2. Experimental Section

2.1. Materials

All the chemicals and solvents used in the experiment were of analytical reagent grade (AR). They included amoxicillin trihydrate (Duchefa Biochemie, Netherland), α-formylthiophene (Spectrochem, Mumbai, India), and metal salts, namely, NiCl26H2O and CuCl22H2O (Merck). Distilled methanol (Qualigen) was used as solvent for the synthesis. All the glassware used in the research was of high grade borosilicate glass and was cleaned by triple distilled water. For the antibacterial sensitivity study, the bacterial cultures were prepared in Muller Hinton’s nutrient agar media (Himedia Co.).

2.2. Measurements

The elemental microanalysis (C, H, and N) of the complexes was analyzed on Elementar vario EL III (Germany) model Analyzer. Double-check method was done to get the accuracy of the data. The pH measurement was done in Elico-16 pH meter. The electronic absorption spectra that reveal d-d and π-πand  n-π transitions of the ligand and its complexes were recorded in single beam microprocessor Labtronics UV-Vis. spectrophotometer (LT-290 model) using DMSO as the solvent and internal reference chemical in 200–800 nm range. Characteristic shifts in IR band positions had been analyzed by intimate observations of infrared spectra of ligand and metal complexes that were run as KBr discs in the range 4000–400 cm−1 on a Perkin Elmer 783 FT-IR spectrophotometer. 1H NMR spectra were recorded in DMSO-6 solvent on a Bruker advance 400 MHz instrument using TMS as internal reference. ESI-MS spectra were accomplished on Agilent 6520 Q-TOF mass spectrometer equipped with an electron spray ionization source in the mass range of 200 to 1100. The XRD powder pattern was recorded on a vertical type Philips PW 1130/00 X-ray diffractometer, operated at 40 kV and 50 Ma generator using the monochromatised Cu-Kα line at wavelength 1.54056 Å as the radiation source and measurements were taken over the range of 2θ (10 to 80°). Crystallographic data were analyzed by X′Pert High Score, CRYSFIRE, and CHECKCELL software programme. The powder XRD pattern of the ligand and metal complexes was recorded in Xpowder software. The possible geometries of the metal complexes were evaluated by using the molecular modeling calculation, optimized by CsChem 3D Utra-11 programme and ArgusLab 4.0.1 version software.

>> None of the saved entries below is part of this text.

### src/rtl/beam_scan_controller_if.sv
// rtl/beam_scan_controller_if.sv - control/sample/result bundle between top-level control and the scan controller
interface beam_scan_controller_if #(
    parameter int SAMPLE_W      = 16,
    parameter int DWELL_SAMPLES = 64
);
    localparam int ACC_W = SAMPLE_W + $clog2(DWELL_SAMPLES + 1);

    logic                       start_in;
    logic                       abort_in;
    logic                       continuous_in;
    logic                       manual_en_in;
    logic [7:0]                 manual_angle_in;
    logic                       sample_valid_in;
    logic signed [SAMPLE_W-1:0] beam_sample_in;
    logic [7:0]                 angle_out;
    logic                       angle_update_out;
    logic                       busy_out;
    logic [ACC_W-1:0]           energy_out;
    logic                       energy_valid_out;
    logic [7:0]                 best_angle_out;
    logic [ACC_W-1:0]           best_energy_out;
    logic                       sweep_done_out;

    modport master (
        output start_in, abort_in, continuous_in, manual_en_in, manual_angle_in,
               sample_valid_in, beam_sample_in,
        input  angle_out, angle_update_out, busy_out, energy_out, energy_valid_out,
               best_angle_out, best_energy_out, sweep_done_out
    );

    modport slave (
        input  start_in, abort_in, continuous_in, manual_en_in, manual_angle_in,
               sample_valid_in, beam_sample_in,
        output angle_out, angle_update_out, busy_out, energy_out, energy_valid_out,
               best_angle_out, best_energy_out, sweep_done_out
    );
endinterface
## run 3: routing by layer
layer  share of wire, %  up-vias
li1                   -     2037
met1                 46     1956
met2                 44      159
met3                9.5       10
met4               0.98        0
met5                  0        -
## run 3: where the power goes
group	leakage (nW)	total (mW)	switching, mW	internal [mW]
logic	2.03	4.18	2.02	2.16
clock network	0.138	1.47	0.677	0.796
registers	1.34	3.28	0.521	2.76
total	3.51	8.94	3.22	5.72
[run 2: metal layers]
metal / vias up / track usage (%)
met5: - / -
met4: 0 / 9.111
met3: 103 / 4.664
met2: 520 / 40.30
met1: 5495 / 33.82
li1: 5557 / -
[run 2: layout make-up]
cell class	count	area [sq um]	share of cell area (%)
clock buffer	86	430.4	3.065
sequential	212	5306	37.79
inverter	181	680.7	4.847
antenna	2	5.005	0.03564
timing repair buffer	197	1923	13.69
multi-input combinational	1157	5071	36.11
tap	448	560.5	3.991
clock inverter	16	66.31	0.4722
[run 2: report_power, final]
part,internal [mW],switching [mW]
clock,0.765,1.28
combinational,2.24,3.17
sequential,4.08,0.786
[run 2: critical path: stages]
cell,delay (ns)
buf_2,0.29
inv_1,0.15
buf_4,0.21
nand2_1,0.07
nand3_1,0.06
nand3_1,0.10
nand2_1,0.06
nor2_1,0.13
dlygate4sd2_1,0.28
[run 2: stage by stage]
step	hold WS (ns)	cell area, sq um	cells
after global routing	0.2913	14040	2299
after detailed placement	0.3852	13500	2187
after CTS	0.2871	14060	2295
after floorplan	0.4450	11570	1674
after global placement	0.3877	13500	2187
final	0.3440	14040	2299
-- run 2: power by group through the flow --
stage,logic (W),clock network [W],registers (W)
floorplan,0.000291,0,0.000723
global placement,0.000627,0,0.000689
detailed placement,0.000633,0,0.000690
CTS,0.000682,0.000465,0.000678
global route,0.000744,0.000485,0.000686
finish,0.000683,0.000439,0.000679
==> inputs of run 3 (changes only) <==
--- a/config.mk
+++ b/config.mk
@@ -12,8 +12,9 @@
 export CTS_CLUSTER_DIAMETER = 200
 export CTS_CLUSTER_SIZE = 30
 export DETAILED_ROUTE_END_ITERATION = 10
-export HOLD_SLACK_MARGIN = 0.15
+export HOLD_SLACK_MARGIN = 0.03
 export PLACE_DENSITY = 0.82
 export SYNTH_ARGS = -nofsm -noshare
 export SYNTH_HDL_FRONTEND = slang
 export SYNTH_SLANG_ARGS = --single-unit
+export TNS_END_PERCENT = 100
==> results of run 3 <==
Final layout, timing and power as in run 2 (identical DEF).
**src/rtl/ecdsa_pkg.sv**
```systemverilog
// Shared constants and types for the sequential 64x64 limb multiplier.
// Operands are split into four 16-bit limbs; one limb product is accumulated per cycle.
package ecdsa_pkg;

    localparam int LIMB_W  = 16;
    localparam int N_LIMBS = 4;
    localparam int STEP_W  = 4;
    localparam int IDX_W   = 2;
    localparam int OP_W    = LIMB_W * N_LIMBS;
    localparam int PP_W    = 2 * LIMB_W;
    localparam int PROD_W  = 2 * OP_W;
    localparam int SHIFT_W = 7;

    localparam logic [STEP_W-1:0] LAST_STEP = '1;

    typedef enum logic {
        IDLE = 1'b0,
        MUL  = 1'b1
    } state_t;

    // Bit offset of partial product a_i*b_j inside the 128-bit accumulator: 16*(i+j).
    function automatic logic [SHIFT_W-1:0] limb_shift(input logic [IDX_W-1:0] i,
                                                      input logic [IDX_W-1:0] j);
        logic [IDX_W:0] s;
        s = {1'b0, i} + {1'b0, j};
        return {s, 4'b0000};
    endfunction

endpackage

```
**src/rtl/limb_mul_16x16.sv**
```systemverilog
// Combinational unsigned 16x16 -> 32 limb multiplier.
module limb_mul_16x16
    import ecdsa_pkg::*;
(
    input  logic [LIMB_W-1:0] x,
    input  logic [LIMB_W-1:0] y,
    output logic [PP_W-1:0]   p
);

    assign p = {{LIMB_W{1'b0}}, x} * {{LIMB_W{1'b0}}, y};

endmodule

```
**src/rtl/mul_64x64_seq.sv**
```systemverilog
// Sequential unsigned 64x64 -> 128 multiplier: one 16x16 limb product per clock,
// 16 steps per operation, registered busy/done/out.
module mul_64x64_seq
    import ecdsa_pkg::*;
(
    input  logic              clk,
    input  logic              reset,
    input  logic              start,
    input  logic [OP_W-1:0]   a,
    input  logic [OP_W-1:0]   b,
    output logic              busy,
    output logic [PROD_W-1:0] out,
    output logic              done
);

    state_t              state_reg, state_next;
    logic [STEP_W-1:0]   k_reg, k_next;
    logic [OP_W-1:0]     a_reg, a_next;
    logic [OP_W-1:0]     b_reg, b_next;
    logic [PROD_W-1:0]   acc_reg, acc_next;
    logic [PROD_W-1:0]   out_reg, out_next;
    logic                busy_reg, busy_next;
    logic                done_reg, done_next;

    logic [LIMB_W-1:0]   a_limb [N_LIMBS];
    logic [LIMB_W-1:0]   b_limb [N_LIMBS];
    logic [IDX_W-1:0]    i_idx, j_idx;
    logic [LIMB_W-1:0]   a_sel, b_sel;
    logic [PP_W-1:0]     pp;
    logic [PROD_W-1:0]   pp_shifted;
    logic [PROD_W-1:0]   acc_sum;

    genvar gi;
    generate
        for (gi = 0; gi < N_LIMBS; gi++) begin : g_limb
            assign a_limb[gi] = a_reg[gi*LIMB_W +: LIMB_W];
            assign b_limb[gi] = b_reg[gi*LIMB_W +: LIMB_W];
        end
    endgenerate

    // j walks the inner loop over b limbs, i the outer loop over a limbs.
    assign i_idx = k_reg[3:2];
    assign j_idx = k_reg[1:0];
    assign a_sel = a_limb[i_idx];
    assign b_sel = b_limb[j_idx];

    limb_mul_16x16 u_limb_mul (
        .x (a_sel),
        .y (b_sel),
        .p (pp)
    );

    assign pp_shifted = {{(PROD_W-PP_W){1'b0}}, pp} << limb_shift(i_idx, j_idx);
    // (2^64-1)^2 < 2^128, so the 128-bit sum never wraps.
    assign acc_sum    = acc_reg + pp_shifted;

    always_comb begin
        state_next = state_reg;
        k_next     = k_reg;
        a_next     = a_reg;
        b_next     = b_reg;
        acc_next   = acc_reg;
        out_next   = out_reg;
        busy_next  = busy_reg;
        done_next  = 1'b0;
        case (state_reg)
            IDLE: begin
                if (start) begin
                    a_next     = a;
                    b_next     = b;
                    acc_next   = '0;
                    k_next     = '0;
                    busy_next  = 1'b1;
                    state_next = MUL;
                end
            end
            MUL: begin
                acc_next = acc_sum;
                k_next   = k_reg + 1'b1;
                if (k_reg == LAST_STEP) begin
                    out_next   = acc_sum;
                    done_next  = 1'b1;
                    busy_next  = 1'b0;
                    k_next     = '0;
                    state_next = IDLE;
                end
            end
            default: begin
                state_next = IDLE;
                busy_next  = 1'b0;
            end
        endcase
    end

    always_ff @(posedge clk or negedge reset) begin
        if (!reset) begin
            state_reg <= IDLE;
            k_reg     <= '0;
            a_reg     <= '0;
            b_reg     <= '0;
            acc_reg   <= '0;
            out_reg   <= '0;
            busy_reg  <= 1'b0;
            done_reg  <= 1'b0;
        end else begin
            state_reg <= state_next;
            k_reg     <= k_next;
            a_reg     <= a_next;
            b_reg     <= b_next;
            acc_reg   <= acc_next;
            out_reg   <= out_next;
            busy_reg  <= busy_next;
            done_reg  <= done_next;
        end
    end

    assign busy = busy_reg;
    assign done = done_reg;
    assign out  = out_reg;

endmodule

```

2.3. Synthesis of Ligand (HL = Haαft)

To the hot and homogenously stirred solution of amoxicillin trihydrate (5 mmol, 2.097 gm) in distilled methanol (30 mL), α-formylthiophene (5 mmol, 0.47 mL) was added dropwise with constant stirring and the resulting solution was refluxed for about 6 h. The pH of the amoxicillin trihydrate solution had been adjusted to 8 by dropwise addition of alcoholic NaOH solution [13]. The solution was concentrated and allowed to cool. The bright yellow solid product was separated by slow diffusion process, purified by recrystallization from hot methanol and dried under vacuum. The synthetic design for the preparation of ligand (HL) is presented in Scheme 1.

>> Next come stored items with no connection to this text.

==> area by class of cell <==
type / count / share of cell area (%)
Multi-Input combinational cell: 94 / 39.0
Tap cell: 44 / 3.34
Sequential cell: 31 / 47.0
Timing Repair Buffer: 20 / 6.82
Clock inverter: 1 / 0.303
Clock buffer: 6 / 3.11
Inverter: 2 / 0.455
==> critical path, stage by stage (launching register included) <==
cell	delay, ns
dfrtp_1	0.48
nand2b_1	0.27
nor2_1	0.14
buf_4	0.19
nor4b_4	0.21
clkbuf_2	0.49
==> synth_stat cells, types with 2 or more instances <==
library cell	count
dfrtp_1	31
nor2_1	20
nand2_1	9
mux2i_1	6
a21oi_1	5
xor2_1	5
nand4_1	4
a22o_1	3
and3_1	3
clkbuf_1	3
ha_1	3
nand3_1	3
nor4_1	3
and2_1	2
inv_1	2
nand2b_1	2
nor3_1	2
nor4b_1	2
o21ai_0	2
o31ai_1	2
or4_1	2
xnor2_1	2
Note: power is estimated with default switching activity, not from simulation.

Scheme 1: Proposed route for the synthesis of ligand (HL).
2.4. Synthesis of Metal Complexes

In hot 30 mL methanolic solution of ligand (L) (4 mmol, 1.89 gm), 10 mL methanolic solution of the metal salts (2 mmol, 0.4752 gm NiCl26H2O, and 0.34 gm CuCl22H2O) was added dropwise under constant stirring over magnetic stirrer. The reaction mixture was refluxed for several hours under water bath and alternate stirring of the mixture was also done to facilitate the easy approach of ligand for coordination with metal ion. Colored solid complexes were formed on cooling the solution slowly at room temperature. The solid was filtered, washed with methanol, and dried under vacuum [14, 15]. The general structure of metal complex is presented in Figure 1:where MX2 is & chloride salts. HL is Ligand. -complex is Ni(Haαft)2. -complex is Cu(Haαft)2.

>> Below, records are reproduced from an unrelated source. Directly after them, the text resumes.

### src/rtl/mc_controller_aludec.sv
// ALU decoder: maps the controller's operation class and the R-type funct
// field onto the 3-bit ALU control code.
module aludec
    import mc_controller_pkg::*;
(
    input  aluop_e     aluop,
    input  logic [5:0] funct,
    output logic [2:0] alucontrol
);

    always_comb begin
        alucontrol = ALU_ADD;
        case (aluop)
            ALUOP_ADD: alucontrol = ALU_ADD;
            ALUOP_SUB: alucontrol = ALU_SUB;
            ALUOP_FUNCT: begin
                case (funct)
                    FN_ADD:  alucontrol = ALU_ADD;
                    FN_SUB:  alucontrol = ALU_SUB;
                    FN_AND:  alucontrol = ALU_AND;
                    FN_OR:   alucontrol = ALU_OR;
                    FN_SLT:  alucontrol = ALU_SLT;
                    default: alucontrol = ALU_ADD;
                endcase
            end
            default: alucontrol = ALU_ADD;
        endcase
    end

endmodule

### src/rtl/mc_controller.sv
// Multicycle MIPS-subset controller: Moore FSM whose state alone selects the
// datapath controls; only pcen (via zero) and alucontrol (via funct) see inputs.
module mc_controller
    import mc_controller_pkg::*;
#(
    parameter bit ADDI_EN = 1'b1
) (
    input  logic       clk,
    input  logic       rst_n,
    input  logic [5:0] op,
    input  logic [5:0] funct,
    input  logic       zero,
    output logic       pcen,
    output logic       iord,
    output logic       memwrite,
    output logic       irwrite,
    output logic       regdst,
    output logic       memtoreg,
    output logic       regwrite,
    output logic       alusrca,
    output logic [1:0] alusrcb,
    output logic [1:0] pcsrc,
    output logic [2:0] alucontrol,
    output logic [3:0] state
);

    state_e state_q, state_d;
    aluop_e aluop;
    logic   pcwrite;
    logic   branch;

    always_ff @(posedge clk or negedge rst_n) begin
        if (!rst_n) state_q <= S_FETCH;
        else        state_q <= state_d;
    end

    always_comb begin
        state_d = S_FETCH;
        case (state_q)
            S_FETCH:  state_d = S_DECODE;
            S_DECODE: begin
                case (op)
                    OP_LW, OP_SW: state_d = S_MEMADR;
                    OP_RTYPE:     state_d = S_EXECUTE;
                    OP_BEQ:       state_d = S_BEQ;
                    OP_J:         state_d = S_JUMP;
                    OP_ADDI:      state_d = ADDI_EN ? S_ADDIEX : S_FETCH;
                    default:      state_d = S_FETCH;
                endcase
            end
            S_MEMADR:  state_d = (op == OP_LW) ? S_MEMRD : S_MEMWR;
            S_MEMRD:   state_d = S_MEMWB;
            S_EXECUTE: state_d = S_ALUWB;
            S_ADDIEX:  state_d = S_ADDIWB;
            // MEMWB, MEMWR, ALUWB, BEQ, ADDIWB, JUMP and the unused codes
            default:   state_d = S_FETCH;
        endcase
    end

    always_comb begin
        iord     = 1'b0;
        memwrite = 1'b0;
        irwrite  = 1'b0;
        regdst   = 1'b0;
        memtoreg = 1'b0;
        regwrite = 1'b0;
        alusrca  = 1'b0;
        alusrcb  = 2'b00;
        pcsrc    = 2'b00;
        aluop    = ALUOP_ADD;
        pcwrite  = 1'b0;
        branch   = 1'b0;
        case (state_q)
            S_FETCH: begin
                irwrite = 1'b1;
                alusrcb = 2'b01;
                pcwrite = 1'b1;
            end
            S_DECODE:  alusrcb = 2'b11;
            S_MEMADR: begin
                alusrca = 1'b1;
                alusrcb = 2'b10;
            end
            S_MEMRD:   iord = 1'b1;
            S_MEMWB: begin
                memtoreg = 1'b1;
                regwrite = 1'b1;
            end
            S_MEMWR: begin
                iord     = 1'b1;
                memwrite = 1'b1;
            end
            S_EXECUTE: begin
                alusrca = 1'b1;
                aluop   = ALUOP_FUNCT;
            end
            S_ALUWB: begin
                regdst   = 1'b1;
                regwrite = 1'b1;
            end
            S_BEQ: begin
                alusrca = 1'b1;
                aluop   = ALUOP_SUB;
                pcsrc   = 2'b01;
                branch  = 1'b1;
            end
            S_ADDIEX: begin
                alusrca = 1'b1;
                alusrcb = 2'b10;
            end
            S_ADDIWB:  regwrite = 1'b1;
            S_JUMP: begin
                pcsrc   = 2'b10;
                pcwrite = 1'b1;
            end
            default: ;
        endcase
    end

    assign pcen  = pcwrite | (branch & zero);
    assign state = state_q;

    aludec u_aludec (
        .aluop      (aluop),
        .funct      (funct),
        .alucontrol (alucontrol)
    );

endmodule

Figure 1: Structure of metal complex (M = Ni & Cu).
2.5. Antibacterial Assay

The experimental portion of antibacterial study was carried out in microbiology laboratory of MMAM campus Biratnagar. The ligand (HL) and its metal complexes were screened in vitro for antibacterial sensitivity study against three Gram-negative and one Gram-positive bacterial strains using modified Kirby-Bauer paper disc diffusion method [16]. Mueller-Hinton’s nutrient agar media were applied for the bacterial growth. Fresh cultures of standard bacteria, namely, Escherichia coli, Proteus vulgaris, Pseudomonas aeruginosa, and Staphylococcus aureus, were inoculated separately in five mL of tryptone soya broth, maintaining pH at 7.4 for better growth. The broth was incubated for 8 h at 37°C until visible growth changes to opaqueness. The broth was spread over nutrient agar media, prepared as usual in Petri plates using sterile stick swab and the well-sterilized paper discs of five mm diameter (Whatman number 1) impregnated with test compounds at two different concentrations, 1 and 0.1 μg/μL, in DMSO were stuck on the previously seeded bacterial culture [17]. The growth inhibition was compared with the standard drug amikacin of 30 μg per disc of six mm size (Himedia Co.). DMSO, which exhibited no antimicrobial activity against the test bacterial pathogens, was used as negative control. Afterwards, the Petri plates were incubated at 37°C and the inhibition of the growth of organisms, evidenced by clearing zone surrounding each disc, was measured by using antibiogram zone measuring scale, after 36 h of incubation [18].

3. Results and Discussion

The carboxylic acid group (-COOH) of amoxicillin undergoes esterification with methanol. Esterified amoxicillin now interacts with α-formylthiophene for the formation of ligand. The ligand was soluble in methanol and polar solvents like DMSO and DMF. The melting points of ligand (195°C) and metal complexes (>210°C) suggested that the complexes are more stable than the ligand and all of them are air and moisture stable. IR spectral measurements are completely consistent with the proposed formulation of the ligand and complexes.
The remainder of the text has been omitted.